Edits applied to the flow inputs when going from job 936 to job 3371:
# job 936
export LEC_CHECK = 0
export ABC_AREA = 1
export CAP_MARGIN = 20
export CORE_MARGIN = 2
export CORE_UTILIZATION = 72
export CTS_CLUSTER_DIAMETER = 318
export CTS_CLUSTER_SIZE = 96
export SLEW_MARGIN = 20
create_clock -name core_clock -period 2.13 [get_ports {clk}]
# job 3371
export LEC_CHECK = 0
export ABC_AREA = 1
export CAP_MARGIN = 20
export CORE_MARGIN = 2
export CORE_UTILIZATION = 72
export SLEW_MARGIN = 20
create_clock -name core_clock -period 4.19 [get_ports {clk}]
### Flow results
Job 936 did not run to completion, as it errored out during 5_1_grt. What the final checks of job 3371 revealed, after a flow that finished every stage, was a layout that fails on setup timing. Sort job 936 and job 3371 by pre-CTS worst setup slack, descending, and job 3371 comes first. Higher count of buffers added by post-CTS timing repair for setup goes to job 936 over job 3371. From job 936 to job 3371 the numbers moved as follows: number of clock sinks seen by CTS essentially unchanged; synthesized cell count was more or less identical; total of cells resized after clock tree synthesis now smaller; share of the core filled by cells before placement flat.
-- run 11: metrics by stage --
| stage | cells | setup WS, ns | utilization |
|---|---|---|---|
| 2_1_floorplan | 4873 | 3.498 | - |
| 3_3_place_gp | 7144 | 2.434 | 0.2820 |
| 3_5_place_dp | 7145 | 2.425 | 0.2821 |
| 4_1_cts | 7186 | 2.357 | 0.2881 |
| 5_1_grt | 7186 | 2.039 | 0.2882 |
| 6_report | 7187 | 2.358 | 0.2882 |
==> run P <==
// Viterbi
module Viterbi(Dx, Rx, oen, rxrdy, clock, seqrdy,reset
    );
output Dx;
output oen;
output rxrdy;
input [1:0] Rx;
input seqrdy;
input reset;
input clock;
wire[3:0] A0_out;
wire[3:0] A1_out;
wire[3:0] A2_out;
wire[3:0] A3_out;
wire[3:0] A4_out;
wire[3:0] A5_out;
wire[3:0] A6_out;
wire[3:0] A7_out;
 wire [3:0] acs0_pm_out;
 wire [3:0] acs1_pm_out;
 wire [3:0] acs2_pm_out;
 wire [3:0] acs3_pm_out;
 wire [3:0] acs4_pm_out;
 wire [3:0] acs5_pm_out;   
 wire [3:0] acs6_pm_out;   
 wire [3:0] acs7_pm_out;
wire acs0_label;
wire acs1_label;
wire acs2_label;
wire acs3_label;
wire acs4_label;
wire acs5_label;
wire acs6_label;
wire acs7_label;
wire len;
wire aen;
wire [3:0] min_metric;
assign rxrdy = len;
wire [1:0] HD1;	wire [1:0] HD9;
wire [1:0] HD2;	wire [1:0] HD10;
wire [1:0] HD3;   wire [1:0] HD11;
wire [1:0] HD4;	wire [1:0] HD12;
wire [1:0] HD5;	wire [1:0] HD13;
wire [1:0] HD6;	wire [1:0] HD14;
wire [1:0] HD7;	wire [1:0] HD15;
wire [1:0] HD8;	wire [1:0] HD16;
BMU U1(.HD1(HD1), .HD2(HD2), .HD3(HD3), .HD4(HD4), .HD5(HD5), .HD6(HD6), .HD7(HD7), .HD8(HD8), .HD9(HD9), .HD10(HD10), .HD11(HD11), .HD12(HD12), .HD13(HD13), .HD14(HD14), .HD15(HD15), .HD16(HD16), .Rx(Rx), .len(len & seqrdy), .clock(clock), .reset(reset)
);
ACSU U2(.acs0_pm_out(acs0_pm_out), .acs1_pm_out(acs1_pm_out), 
              .acs2_pm_out(acs2_pm_out), .acs3_pm_out(acs3_pm_out), 
              .acs4_pm_out(acs4_pm_out), .acs5_pm_out(acs5_pm_out), 
              .acs6_pm_out(acs6_pm_out), .acs7_pm_out(acs7_pm_out),
              .acs0_label(acs0_label),   .acs1_label(acs1_label), 
              .acs2_label(acs2_label),   .acs3_label(acs3_label), 
              .acs4_label(acs4_label),   .acs5_label(acs5_label), 
              .acs6_label(acs6_label),   .acs7_label(acs7_label),
              .acs0_pm_ina(A0_out),  .acs0_pm_inb(A4_out), .HD0_ina(HD1), .HD0_inb(HD9),
              .acs1_pm_ina(A0_out),  .acs1_pm_inb(A4_out), .HD1_ina(HD2), .HD1_inb(HD10),
              .acs2_pm_ina(A1_out),  .acs2_pm_inb(A5_out), .HD2_ina(HD3), .HD2_inb(HD11),
              .acs3_pm_ina(A1_out),  .acs3_pm_inb(A5_out), .HD3_ina(HD4), .HD3_inb(HD12),
              .acs4_pm_ina(A2_out),  .acs4_pm_inb(A6_out), .HD4_ina(HD5), .HD4_inb(HD13),
              .acs5_pm_ina(A2_out),  .acs5_pm_inb(A6_out), .HD5_ina(HD6), .HD5_inb(HD14),
  ...
==> flow/config.mk <==
export PLATFORM = sky130hd
export DESIGN_NAME = Viterbi
export DESIGN_NICKNAME = Viterbi
export VERILOG_FILES = /design/flow/design.v
export SDC_FILE = /design/flow/constraint.sdc
export NUM_CORES = 4
export LEC_CHECK = 0
export ABC_AREA = 1
export CAP_MARGIN = 20
export CELL_PAD_IN_SITES_GLOBAL_PLACEMENT = 1
export CORE_MARGIN = 2
export CORE_UTILIZATION = 68
export CTS_CLUSTER_SIZE = 25
export GPL_ROUTABILITY_DRIVEN = 0
export MAX_ROUTING_LAYER = met5
export PLACE_DENSITY_LB_ADDON = 0.07
export SETUP_SLACK_MARGIN = 0.55
export SLEW_MARGIN = 25
==> flow/constraint.sdc <==
create_clock -name core_clock -period 8.85 [get_ports {clock}]
set_input_delay 1.7700 -clock core_clock [delete_from_list [all_inputs] [get_ports {clock}]]
set_output_delay 1.7700 -clock core_clock [all_outputs]
set_load 0.01 [all_outputs]
run.sh (not shown) runs the stock make flow with config.mk's settings and CLKGATE_MAP_FILE=.
==> run R (differences from run P) <==
Settings changed: CELL_PAD_IN_SITES_GLOBAL_PLACEMENT 1 to default, CORE_ASPECT_RATIO from default to 0.99, CORE_UTILIZATION 68 to 71, CTS_CLUSTER_DIAMETER from default to 322, CTS_CLUSTER_SIZE 25 to 34, GPL_ROUTABILITY_DRIVEN 0 to default, MAX_ROUTING_LAYER met5 to met4, PLACE_DENSITY_LB_ADDON 0.07 to default, SETUP_SLACK_MARGIN 0.55 to default, SLEW_MARGIN 25 to 10.
==> flow/constraint.sdc (replaced) <==
create_clock -name core_clock -period 6.09 [get_ports {clock}]
set_input_delay 1.2180 -clock core_clock [delete_from_list [all_inputs] [get_ports {clock}]]
set_output_delay 1.2180 -clock core_clock [all_outputs]
set_load 0.01 [all_outputs]
==> qor summary <==
Post-synthesis average cell area: run P 7.90 sq um; run R 7.90 sq um
Mapped cell area: run P 0.0160 sq mm; run R 0.0160 sq mm
Outcome: run P aborted with a tool error; run R aborted with a tool error
Last stage reached: run P global placement without I/O (3_1_place_gp_skip_io); run R global routing (5_1_grt)
Count of flip-flops with a built-in enable after synthesis: run P 0; run R 0
Fp_density: run P 68.6%; run R 72.5%
CORE AREA: run P 0.0233 sq mm; run R 0.0220 sq mm
Largest area contributor in the netlist: run P sky130_fd_sc_hd__dfrtp_1; run R sky130_fd_sc_hd__dfrtp_1
Top FF cell, synth: run P sky130_fd_sc_hd__dfrtp_1; run R sky130_fd_sc_hd__dfrtp_1
Area of the synthesized netlist per yosys stat: run P 0.0160 sq mm; run R 0.0160 sq mm
Number of rows in the core area: run P 56; run R 54
Xor-xnor portion of the synthesized cell area: run P 1.46%; run R 1.46%
Die Footprint: run P 0.0247 sq mm; run R 0.0237 sq mm
Sequential-to-total area share from yosys stat: run P 38.6%; run R 38.6%
AND/OR/NAND/NOR Cells, Area Fraction: run P 21.7%; run R 21.7%
Post-Synthesis Net Count: run P 2169; run R 2169
Distinct cells, synth: run P 52; run R 52
Die Wd: run P 157 microns; run R 155 microns
Top cell type by instance count after synthesis: run P sky130_fd_sc_hd__nand2_1; run R sky130_fd_sc_hd__nand2_1
Die Y-Extent: run P 157 microns; run R 153 microns
Area fraction in full adders, half adders and majority gates: run P 12.3%; run R 12.3%
Total of warnings raised by yosys: run P 4; run R 4
MUX share of area: run P 1.13%; run R 1.13%
Count of mapped cells out of synthesis: run P 2022; run R 2022
Total of flip-flops plus latches after synthesis: run P 245; run R 245
==> job 488: inputs <==
Design riscv, start of the top module:
module riscv #(
    parameter logic[31:0] BootVector = 32'h0000_0000
)(
    input logic clk,
    input logic reset,
    output logic halted,
    input logic unhalt,
    output logic[31:0] i_addr,
    input logic[31:0] i_data,
    output logic[31:0] d_addr,
    output logic[31:0] d_wdata,
    output logic[3:0] d_wstrb,
    input logic[31:0] d_rdata
);
Settings: LEC_CHECK=0, CAP_MARGIN=0, CELL_PAD_IN_SITES_DETAIL_PLACEMENT=2, CELL_PAD_IN_SITES_GLOBAL_PLACEMENT=0, CORE_MARGIN=3, CORE_UTILIZATION=26, CTS_CLUSTER_DIAMETER=60, CTS_CLUSTER_SIZE=28, GPL_ROUTABILITY_DRIVEN=0, GPL_TIMING_DRIVEN=0, HOLD_SLACK_MARGIN=0.13, MAX_ROUTING_LAYER=met5, MIN_ROUTING_LAYER=met1, PLACE_DENSITY_LB_ADDON=0.3, SETUP_SLACK_MARGIN=1.34, SLEW_MARGIN=0, TNS_END_PERCENT=15; clock period 6.66 ns.
run.sh (not shown) runs the stock make flow with config.mk's settings and CLKGATE_MAP_FILE=.
==> job 7038: changes against job 488 <==
- CAP_MARGIN: 0 -> 20
- CELL_PAD_IN_SITES_DETAIL_PLACEMENT: 2 -> unset
- CELL_PAD_IN_SITES_GLOBAL_PLACEMENT: 0 -> unset
- CORE_MARGIN: 3 -> 2
- CORE_UTILIZATION: 26 -> 71
- CTS_CLUSTER_DIAMETER: 60 -> unset
- CTS_CLUSTER_SIZE: 28 -> 36
- GPL_ROUTABILITY_DRIVEN: 0 -> unset
- GPL_TIMING_DRIVEN: 0 -> unset
- HOLD_SLACK_MARGIN: 0.13 -> unset
- MAX_ROUTING_LAYER: met5 -> unset
- MIN_ROUTING_LAYER: met1 -> unset
- PLACE_DENSITY_LB_ADDON: 0.3 -> unset
- SETUP_SLACK_MARGIN: 1.34 -> 1.74
- SLEW_MARGIN: 0 -> 20
- TNS_END_PERCENT: 15 -> unset
==> flow/constraint.sdc (replaced) <==
create_clock -name core_clock -period 5.95 [get_ports {clk}]
set_input_delay 1.1900 -clock core_clock [delete_from_list [all_inputs] [get_ports {clk}]]
set_output_delay 1.1900 -clock core_clock [all_outputs]
set_load 0.01 [all_outputs]
==> job 6681: changes against job 488 <==
- CAP_MARGIN: 0 -> 20
- CELL_PAD_IN_SITES_DETAIL_PLACEMENT: 2 -> unset
- CELL_PAD_IN_SITES_GLOBAL_PLACEMENT: 0 -> unset
- CORE_MARGIN: 3 -> 2
- CORE_UTILIZATION: 26 -> 59
- CTS_CLUSTER_DIAMETER: 60 -> unset
- CTS_CLUSTER_SIZE: 28 -> unset
- GPL_ROUTABILITY_DRIVEN: 0 -> unset
- GPL_TIMING_DRIVEN: 0 -> unset
- HOLD_SLACK_MARGIN: 0.13 -> unset
- MAX_ROUTING_LAYER: met5 -> unset
- MIN_ROUTING_LAYER: met1 -> unset
- PLACE_DENSITY_LB_ADDON: 0.3 -> unset
- SETUP_SLACK_MARGIN: 1.34 -> 1.74
- SLEW_MARGIN: 0 -> 20
- TNS_END_PERCENT: 15 -> unset
==> flow/constraint.sdc (replaced) <==
create_clock -name core_clock -period 6.93 [get_ports {clk}]
set_input_delay 1.3860 -clock core_clock [delete_from_list [all_inputs] [get_ports {clk}]]
set_output_delay 1.3860 -clock core_clock [all_outputs]
set_load 0.01 [all_outputs]
==> qor summary <==
Status: job 6681 no timing/DRC/antenna violations; job 7038 aborted with a tool error; job 488 finished with violations
Stage where the flow stopped: job 6681 -; job 7038 5_1_grt; job 488 -
Violated checks: job 6681 -; job 7038 -; job 488 capacitance limit, slew limit, setup timing
Final estimated routing congestion in global placement: job 6681 1.05; job 7038 1.09; job 488 -
Worst Hold Launch: job 6681 fd_reg.flope.q[28]; job 7038 -; job 488 fd_reg.flope.q[2]
Total antenna diodes in the routed design: job 6681 2; job 7038 -; job 488 19
Synthesis-to-finish area growth: job 6681 15.7%; job 7038 -; job 488 20.5%
WP buf/inv: job 6681 10; job 7038 -; job 488 5
Signal buffers: job 6681 609; job 7038 -; job 488 834
Wire length on met1: job 6681 103000 um; job 7038 -; job 488 140000 um
Max-cap violation count: job 6681 0; job 7038 -; job 488 4
Power density over cell area: job 6681 326 mW/mm^2; job 7038 -; job 488 333 mW/mm^2
Flop count: job 6681 1472; job 7038 -; job 488 1472
Start point of the critical path: job 6681 de_reg.flope.q[200]; job 7038 -; job 488 mw_reg.flope.q[18]
Comb/total area: job 6681 36.7%; job 7038 -; job 488 35.8%
Critical Path Sink: job 6681 halt_ctrl.halted; job 7038 -; job 488 fd_reg.floper.q[29]


==> v14 <==
Starting RTL as in the previous note.
clock: 13.5 ns
lec_check: 0
abc_area: 0
cap_margin: 35
cell_pad_in_sites_detail_placement: 2
core_aspect_ratio: 0.59
core_margin: 2
core_utilization: 40
cts_cluster_diameter: 255
gpl_timing_driven: 1
hold_slack_margin: -0.02
max_routing_layer: met4
min_routing_layer: met1
place_density_lb_addon: 0.05
setup_slack_margin: 2.31
slew_margin: 10
==> inputs of v6, as changes to v14 <==
==> flow/config.mk (replaced) <==
export PLATFORM = sky130hd
export DESIGN_NAME = riscv
export DESIGN_NICKNAME = riscv
export VERILOG_FILES = /design/flow/design.v
export SDC_FILE = /design/flow/constraint.sdc
export NUM_CORES = 4
export LEC_CHECK = 0
export CAP_MARGIN = 20
export CELL_PAD_IN_SITES_DETAIL_PLACEMENT = 2
export CORE_ASPECT_RATIO = 1.59
export CORE_MARGIN = 2
export CORE_UTILIZATION = 40
export CTS_CLUSTER_DIAMETER = 191
export HOLD_SLACK_MARGIN = -0.02
export MAX_ROUTING_LAYER = met4
export MIN_ROUTING_LAYER = met2
export SETUP_SLACK_MARGIN = 2.78
export SLEW_MARGIN = 40
==> flow/constraint.sdc (replaced) <==
create_clock -name core_clock -period 10.0 [get_ports {clk}]
set_input_delay 2.0000 -clock core_clock [delete_from_list [all_inputs] [get_ports {clk}]]
set_output_delay 2.0000 -clock core_clock [all_outputs]
set_load 0.01 [all_outputs]
==> comparison <==
Of v14 and v6, v6 has the higher non-clock buffer count (gap 58).
Against v6, the final cell count of v14 is smaller by about 0.9%.
In sequential cell count, v6 and v14 do not differ.
First-iteration DRC count: v14 is lower than v6 (58%).
Against v6, the sequential share of layout area of v14 is higher by 0.76 points.
==> figures <==
| item | v6 | v14 |
|---|---|---|
| Reg-to-reg setup timing slack | 2.66 ns | 4.51 ns |
| Outcome | finished clean | finished clean |
| Multi-input gate area | 0.0330 mm2 | 0.0322 mm2 |
| Beginning of the worst hold path | fd_reg.flope.q[18]$_DFFE_PP_ | fd_reg.flope.q[25]$_DFFE_PP_ |
| Global router's overall resource usage | 0.586 | 0.354 |
| Critical path buffer and inverter count | 4 | 5 |
| Minimum period implied by the final worst setup slack | 7.34 ns | 8.99 ns |
| Final period util | 0.734 | 0.666 |
| Number of warnings in the stage logs | 67 | 69 |
| Final Power | 21.3 mW | 15.1 mW |
| Number of inserted diodes | 64 | 30 |
| Crit path max-delay cell type | sky130_fd_sc_hd__edfxtp_1 | sky130_fd_sc_hd__a21oi_1 |


==> run C: inputs <==
Starting RTL as in the previous note.
// riscv
module riscv #(
    parameter logic[31:0] BootVector = 32'h0000_0000
)(
    input logic clk,
    input logic reset,
    output logic halted,
    input logic unhalt,
    output logic[31:0] i_addr,
    input logic[31:0] i_data,
    output logic[31:0] d_addr,
    output logic[31:0] d_wdata,
    output logic[3:0] d_wstrb,
    input logic[31:0] d_rdata
);
    logic[31:0] instr_f;
    logic[31:0] pc_f;
    logic[31:0] pc4_f;
    logic[31:0] instr_d;
    logic[31:0] pc_d;
    logic[31:0] pc4_d;
    logic[2:0] mem_size_d;
    logic mem_write_d;
    logic mem_read_d;
    logic rd_valid_d;
    logic[1:0] exec_sel_d;
    logic[2:0] flow_ctrl_d;
    logic[3:0] alsu_func_d;
    logic[1:0] src_sel_d;
    logic[3:0] fwd_sel_d;
    logic[4:0] rd_d;
    logic[31:0] reg_a_d;
    logic[31:0] reg_b_d;
    logic[31:0] imm_d;
    logic[31:0] pc_imm_d;
    logic jump_d;
    logic[2:0] mem_size_e;
    logic mem_write_e;
    logic mem_read_e;
    logic rd_valid_e;
    logic[1:0] exec_sel_e;
    logic[2:0] flow_ctrl_e;
    logic[3:0] alsu_func_e;
    logic[1:0] src_sel_e;
    logic[3:0] fwd_sel_e;
    logic[4:0] rd_e;
    logic[31:0] reg_a_e;
    logic[31:0] reg_b_e;
    logic[31:0] imm_e;
    logic[31:0] pc_imm_e;
    logic[31:0] pc_e;
    logic[31:0] pc4_e;
    logic[31:0] exec_res_e;
    logic[31:0] fwd_b_e;
    logic[1:0] pc_sel_e;
    logic[31:0] alsu_res_e;
    logic[2:0] mem_size_m;
    logic mem_write_m;
    logic mem_read_m;
    logic rd_valid_m;
  ...
clock: 5.29 ns
lec_check: 0
cap_margin: 20
core_margin: 2
core_utilization: 59
cts_cluster_diameter: 27
setup_slack_margin: 1.25
slew_margin: 20
tns_end_percent: 5
==> inputs of run A, as changes to run C <==
==> flow/config.mk (replaced) <==
export PLATFORM = sky130hd
export DESIGN_NAME = riscv
export DESIGN_NICKNAME = riscv
export VERILOG_FILES = /design/flow/design.v
export SDC_FILE = /design/flow/constraint.sdc
export NUM_CORES = 4
export LEC_CHECK = 0
export CAP_MARGIN = 5
export CORE_MARGIN = 2
export CORE_UTILIZATION = 70
export CTS_CLUSTER_SIZE = 37
export SLEW_MARGIN = 20
==> notes <==
- Run A stopped in 5_1_grt. Run C finished but fails on capacitance limit, slew limit, setup timing.
- Area after synthesis is the same in run C and run A.
- In synthesized cell count, run A and run C do not differ.
- Of run A and run C, run C has the higher die size (gap about 16%, measured against run C).
==> figures <==
| quantity | run A | run C |
|---|---|---|
| Total of flip-flops plus latches after synthesis | 1472 | 1472 |
| Outcome | aborted with a tool error | failed layout checks |
| Last stage reached | 5_1_grt | - |
| Reasons for failing layout checks | - | capacitance limit, slew limit, setup timing |
| Gates resized, CTS repair | 253 | 126 |
| Die Outline Area | 0.114 mm2 | 0.136 mm2 |
| Placed standard-cell area | 0.0874 mm2 | 0.0881 mm2 |
| CTS max path bufs | 3 | 4 |
| Number of instances in the placed design | 7410 | 7676 |
| Synth top cell by count | edfxtp_1 | edfxtp_1 |
| Setup slack after placement | -1.41 ns | -1.15 ns |
| Horizontal die dimension | 338 um | 368 um |
| Area leader, netlist | edfxtp_1 | edfxtp_1 |
| DP Wirelength | 274 mm | 200 mm |
| Number of placement rows | 122 | 133 |
| CTS buffer count | 148 | 354 |
| I/O pin total | 168 | 168 |
| Postcts setup bufs | 45 | 11 |
| Core ar. | 0.111 mm2 | 0.131 mm2 |
| H-Tree Level Count | 4 | 5 |
| Mean cell area of the mapped netlist | 14.9 um2 | 14.9 um2 |
| Die Span Y | 338 um | 368 um |
| Share of the core filled by cells before placement | 0.706 | 0.595 |
| GP Congestion | 1.10 | 1.04 |
| Compound-gate portion of the synthesized area | 0.0900 | 0.0900 |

### Required action
Reproduce, word for word and in full, only the lines above that start at the line with "mm | 200 mm |" and run through the line with "Y | 338 um | 368 um |", both ends included.

### Answer to this task
| DP Wirelength | 274 mm | 200 mm |
| Number of placement rows | 122 | 133 |
| CTS buffer count | 148 | 354 |
| I/O pin total | 168 | 168 |
| Postcts setup bufs | 45 | 11 |
| Core ar. | 0.111 mm2 | 0.131 mm2 |
| H-Tree Level Count | 4 | 5 |
| Mean cell area of the mapped netlist | 14.9 um2 | 14.9 um2 |
| Die Span Y | 338 um | 368 um |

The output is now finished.